WHAT YOU WILL DO —
Please report how many lines in the following material hold the string "mapped", giving only the number.

DATA SHOWN —
--------------------

**src/rtl/uart_tx_ctrl.sv**
```systemverilog
// ---------------------------------------------------------------------------
// uart_tx_ctrl
//
// Memory-mapped UART transmitter on the core's data bus. Byte stores to
// TX_ADDR are buffered in a small FIFO and serialized onto uart_out, LSB
// first, with CLK_DIV clock cycles per bit. STAT_ADDR reads back a status
// word and accepts a write that clears the sticky overflow flag. Every
// store is ignored while intr is high.
//
// Build option:
//   UART_TX_PARITY_EN  defined   -> 8E1 frame (start, 8 data, even parity, stop)
//                      undefined -> 8N1 frame (start, 8 data, stop)
//   The register map is the same in both builds.
//
// Parameters:
//   CLK_DIV     clock cycles per UART bit (>= 2)
//   FIFO_DEPTH  TX FIFO entries (power of two, >= 2)
//   TX_ADDR     data register; a write pushes wdata[7:0]
//   STAT_ADDR   status register; a write with wdata[3] set clears overflow
//
// Ports:
//   clk       system clock, rising edge
//   rst_n     asynchronous active-low reset
//   wen       store strobe from the core
//   addr_d    store / read address
//   wdata     store data
//   intr      interrupt in service; blocks all writes to this block
//   rdata     combinational read: {28'b0, overflow, full, empty, busy}
//             when addr_d == STAT_ADDR, otherwise 0
//   uart_out  serial line, idle high, driven straight from a flop
//   tx_busy   a frame is in progress or the FIFO still holds bytes
// ---------------------------------------------------------------------------
module uart_tx_ctrl #(
   parameter int          CLK_DIV    = 868,
   parameter int          FIFO_DEPTH = 8,
   parameter logic [31:0] TX_ADDR    = 32'h1000,
   parameter logic [31:0] STAT_ADDR  = 32'h1004
) (
   input  logic        clk,
   input  logic        rst_n,
   input  logic        wen,
   input  logic [31:0] addr_d,
   input  logic [31:0] wdata,
   input  logic        intr,
   output logic [31:0] rdata,
   output logic        uart_out,
   output logic        tx_busy
);

   // Pointers carry one extra bit so that full and empty are distinct
   // values of (wptr - rptr) without a separate occupancy counter.
   localparam int AW = $clog2(FIFO_DEPTH);
   localparam int PW = AW + 1;
   localparam int CW = (CLK_DIV > 1) ? $clog2(CLK_DIV) : 1;

   localparam logic [CW-1:0] BIT_LAST = CW'(CLK_DIV - 1);
   localparam logic [PW-1:0] DEPTH_P  = PW'(FIFO_DEPTH);

   typedef enum logic [2:0] {
      S_IDLE   = 3'd0,
      S_START  = 3'd1,
      S_DATA   = 3'd2,
`ifdef UART_TX_PARITY_EN
      S_PARITY = 3'd3,
`endif
      S_STOP   = 3'd4
   } state_t;

   // ------------------------------------------------------------------
   // Bus decode
   // ------------------------------------------------------------------
   logic push_req;
   logic clr_req;
   logic push_ok;
   logic drop;

   assign push_req = wen && (addr_d == TX_ADDR)   && !intr;
   assign clr_req  = wen && (addr_d == STAT_ADDR) && !intr && wdata[3];

   // Only the low byte and the clear bit of the store data matter here.
   logic unused_wdata;
   assign unused_wdata = ^wdata[31:8];

   // ------------------------------------------------------------------
   // FIFO
   // ------------------------------------------------------------------
   logic [7:0]    mem [FIFO_DEPTH];
   logic [PW-1:0] wptr;
   logic [PW-1:0] rptr;
   logic [PW-1:0] count;
   logic          empty;
   logic          full;
   logic          overflow;
   logic          pop;
   logic [7:0]    head;

   assign count = wptr - rptr;
   assign empty = (count == '0);
   assign full  = (count == DEPTH_P);
   assign head  = mem[rptr[AW-1:0]];

   // Fullness is taken from the pre-edge count, so a pop on the same edge
   // never makes room for the incoming byte.
   assign push_ok = push_req && !full;
   assign drop    = push_req &&  full;

   // NOTE: the storage array is deliberately left out of reset; an entry is
   // only ever read after the pointers show it was written, so clearing it
   // would add reset fan-out without changing behaviour.
   always_ff @(posedge clk) begin
      if (push_ok) begin
         mem[wptr[AW-1:0]] <= wdata[7:0];
      end
   end

   // NOTE: every clocked block uses non-blocking (<=) assignments so all
   // flops sample pre-edge values regardless of statement or block order.
   always_ff @(posedge clk or negedge rst_n) begin
      if (!rst_n) begin
         wptr     <= '0;
         rptr     <= '0;
         overflow <= 1'b0;
      end else begin
         if (push_ok) begin
            wptr <= wptr + PW'(1);
         end
         if (pop) begin
            rptr <= rptr + PW'(1);
         end
         // A drop on the same edge as a clear leaves the flag set.
         if (drop) begin
            overflow <= 1'b1;
         end else if (clr_req) begin
            overflow <= 1'b0;
         end
      end
   end

   // ------------------------------------------------------------------
   // Transmit FSM
   // ------------------------------------------------------------------
   state_t        state;
   state_t        state_next;
   logic [CW-1:0] cnt;
   logic [CW-1:0] cnt_next;
   logic [2:0]    bit_idx;
   logic [2:0]    bit_idx_next;
   logic [7:0]    shreg;
   logic [7:0]    shreg_next;
   logic          uart_next;
   logic          bit_end;
`ifdef UART_TX_PARITY_EN
   logic          par;
   logic          par_next;
`endif

   assign bit_end = (cnt == BIT_LAST);

   always_ff @(posedge clk or negedge rst_n) begin
      if (!rst_n) begin
         state    <= S_IDLE;
         cnt      <= '0;
         bit_idx  <= '0;
         shreg    <= '0;
         uart_out <= 1'b1;
`ifdef UART_TX_PARITY_EN
         par      <= 1'b0;
`endif
      end else begin
         state    <= state_next;
         cnt      <= cnt_next;
         bit_idx  <= bit_idx_next;
         shreg    <= shreg_next;
         uart_out <= uart_next;
`ifdef UART_TX_PARITY_EN
         par      <= par_next;
`endif
      end
   end

   // The line value for the next bit is decided here and registered, so
   // uart_out changes exactly on the edge that starts each bit.
   // NOTE: every signal assigned in this block gets a default first; any
   // path that left one unassigned would infer a latch.
   always_comb begin
      state_next   = state;
      cnt_next     = cnt + CW'(1);
      bit_idx_next = bit_idx;
      shreg_next   = shreg;
      uart_next    = uart_out;
      pop          = 1'b0;
`ifdef UART_TX_PARITY_EN
      par_next     = par;
`endif

      case (state)
         S_IDLE: begin
            cnt_next  = '0;
            uart_next = 1'b1;
            if (!empty) begin
               pop        = 1'b1;
               shreg_next = head;
`ifdef UART_TX_PARITY_EN
               par_next   = ^head;
`endif
               state_next = S_START;
               uart_next  = 1'b0;
            end
         end

         S_START: begin
            if (bit_end) begin
               cnt_next     = '0;
               bit_idx_next = '0;
               state_next   = S_DATA;
               uart_next    = shreg[0];
            end
         end

         S_DATA: begin
            if (bit_end) begin
               cnt_next = '0;
               if (bit_idx == 3'd7) begin
`ifdef UART_TX_PARITY_EN
                  state_next = S_PARITY;
                  uart_next  = par;
`else
                  state_next = S_STOP;
                  uart_next  = 1'b1;
`endif
               end else begin
                  // Bit 0 of the shift register is always the bit on the
                  // line; shift and present the next one.
                  bit_idx_next = bit_idx + 3'd1;
                  shreg_next   = {1'b0, shreg[7:1]};
                  uart_next    = shreg[1];
               end
            end
         end

`ifdef UART_TX_PARITY_EN
         S_PARITY: begin
            if (bit_end) begin
               cnt_next   = '0;
               state_next = S_STOP;
               uart_next  = 1'b1;
            end
         end
`endif

         S_STOP: begin
            if (bit_end) begin
               cnt_next = '0;
               // Chain straight into the next start bit when data is
               // waiting, so back-to-back bytes have no idle bit between.
               if (!empty) begin
                  pop        = 1'b1;
                  shreg_next = head;
`ifdef UART_TX_PARITY_EN
                  par_next   = ^head;
`endif
                  state_next = S_START;
                  uart_next  = 1'b0;
               end else begin
                  state_next = S_IDLE;
                  uart_next  = 1'b1;
               end
            end
         end

         default: begin
            cnt_next   = '0;
            state_next = S_IDLE;
            uart_next  = 1'b1;
         end
      endcase
   end

   // ------------------------------------------------------------------
   // Status
   // ------------------------------------------------------------------
   logic busy;

   assign busy    = (state != S_IDLE);
   assign tx_busy = busy || !empty;
   assign rdata   = (addr_d == STAT_ADDR) ? {28'b0, overflow, full, empty, busy}
                                          : 32'b0;

endmodule

```
**config.mk**
```make
export PLATFORM = sky130hd
export DESIGN_NAME = uart_tx_ctrl
export DESIGN_NICKNAME = d
export VERILOG_FILES = /design/src/rtl/uart_tx_ctrl.sv
export SDC_FILE = /design/constraint.sdc
export NUM_CORES = 1
export LEC_CHECK = 0
export ABC_AREA = 1
export CAP_MARGIN = 20
export CORE_MARGIN = 1
export CORE_UTILIZATION = 40
export DETAILED_ROUTE_END_ITERATION = 8
export PLACE_DENSITY = 0.7
export SKIP_LAST_GASP = 1
export SLEW_MARGIN = 20
export SYNTH_ARGS = -nofsm -noshare
export SYNTH_HDL_FRONTEND = slang
export SYNTH_SLANG_ARGS = --single-unit
export TNS_END_PERCENT = 1
```
**constraint.sdc**
```tcl
create_clock -name clk -period 4.1 [get_ports clk]
set_input_delay 1.23 -clock clk [delete_from_list [all_inputs] [get_ports clk]]
set_output_delay 1.23 -clock clk [all_outputs]
set_load 0.005 [all_outputs]
```
* Word-level counts from Yosys, hierarchy flattened
Memory sizes are Yosys's and may differ from the RTL's.
Index checks and enable logic that the tools add are counted.
** Storage, ports and cells
- Logic and storage cells :: 82
- Register bits after elaboration :: 34
- Memories :: 1
- Input port bits :: 68
- Bits in latches :: 0
- Memory bits (read-only) :: 0
- Output and inout bits :: 34
- RAM bits :: 64
** Memory list
- mem :: words 8, bits a word 8, rd ports 1, clocked after memory_dff 0, wr ports 1, RTL line 87 : logic [7:0] mem [FIFO_DEPTH];
** Cells by class
- Reductions and logical operators :: 22
- Shift operators :: 0
- Bitwise operators :: 0
- Divide/modulo/power cells :: 0
- $mul :: 0
- Multiplexer cells :: 32
- Add/subtract/negate cells :: 5
- Equal/unequal tests :: 14
- $lt $le $gt $ge :: 0
** Operators by type and width (number)
- 32-bit by 13-bit equality test with 1-bit output (second input constant) :: 2
- 8-bit 2-to-1 mux :: 4
- 3-bit 2-to-1 mux :: 8
- 8-bit one-hot mux with 3 select lines :: 1
- 10-bit 2-to-1 mux :: 2
- 1-bit 2-to-1 mux :: 12
- 2-bit != test (second input constant) :: 6
- 3-bit one-hot mux with 4 select lines :: 1
- 10-bit by 1-bit adder with 10-bit output (second input constant) :: 1
- 10-bit equality test (second input constant) :: 1
- 4-bit by 1-bit adder with 4-bit output (second input constant) :: 2
- 4-bit AND reduction :: 2
- 1-bit logical AND :: 7
- 3-bit equality test (second input constant) :: 2
- 3-bit one-hot mux with 2 select lines :: 1
- 3-bit nonzero test :: 2
- 5-bit AND reduction :: 1
- 4-bit equality test (second input constant) :: 1
- 4-bit zero test :: 1
- 4-bit 2-to-1 mux :: 1
- 1-bit one-hot mux with 4 select lines :: 1
- 2-bit nonzero test :: 2
- 4-bit subtractor :: 1
- 3-bit by 1-bit adder with 3-bit output (second input constant) :: 1
- other kinds (8) :: 10

* Longest topological paths before layout
Gate-level depths: netlist of the first run.
- Depth in word-level cells :: 6
- Depth in mapped cells :: 14

* Worst setup path after synthesis of the first run
No wires, ideal clock.
- Kind :: input -> output
- Start :: input port addr_d[28]
- End :: output port rdata[0]
- Data required time :: 2870 ps
- Path slack :: 856 ps
- Arrival :: 2014 ps
- Path buffers :: 0
- Stages :: 7
- Cells stage by stage :: nor2_1 > nand2_1 > nor2_1 > nand2_1 > nor2_1 > nand2_1 > nor2_1
** Between the ends
- Word-level cells in the longest chain between the ends :: 2
** RTL lines
- start: declaration :: RTL line 42 : input logic [31:0] addr_d,
- 32-bit by 13-bit equality test with 1-bit output :: RTL line 286 : assign rdata = (addr_d == STAT_ADDR) ? {28'b0, overflow, full, empty, busy}
- 4-bit 2-to-1 mux :: RTL line 286
- end: declaration :: RTL line 45 : output logic [31:0] rdata,
No other way between the ends.

* Final worst setup path of the first run
- Start :: input port addr_d[4]
- End :: output port rdata[0]
Same word-level chain as after synthesis.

--------------------

ANSWER SPACE —
2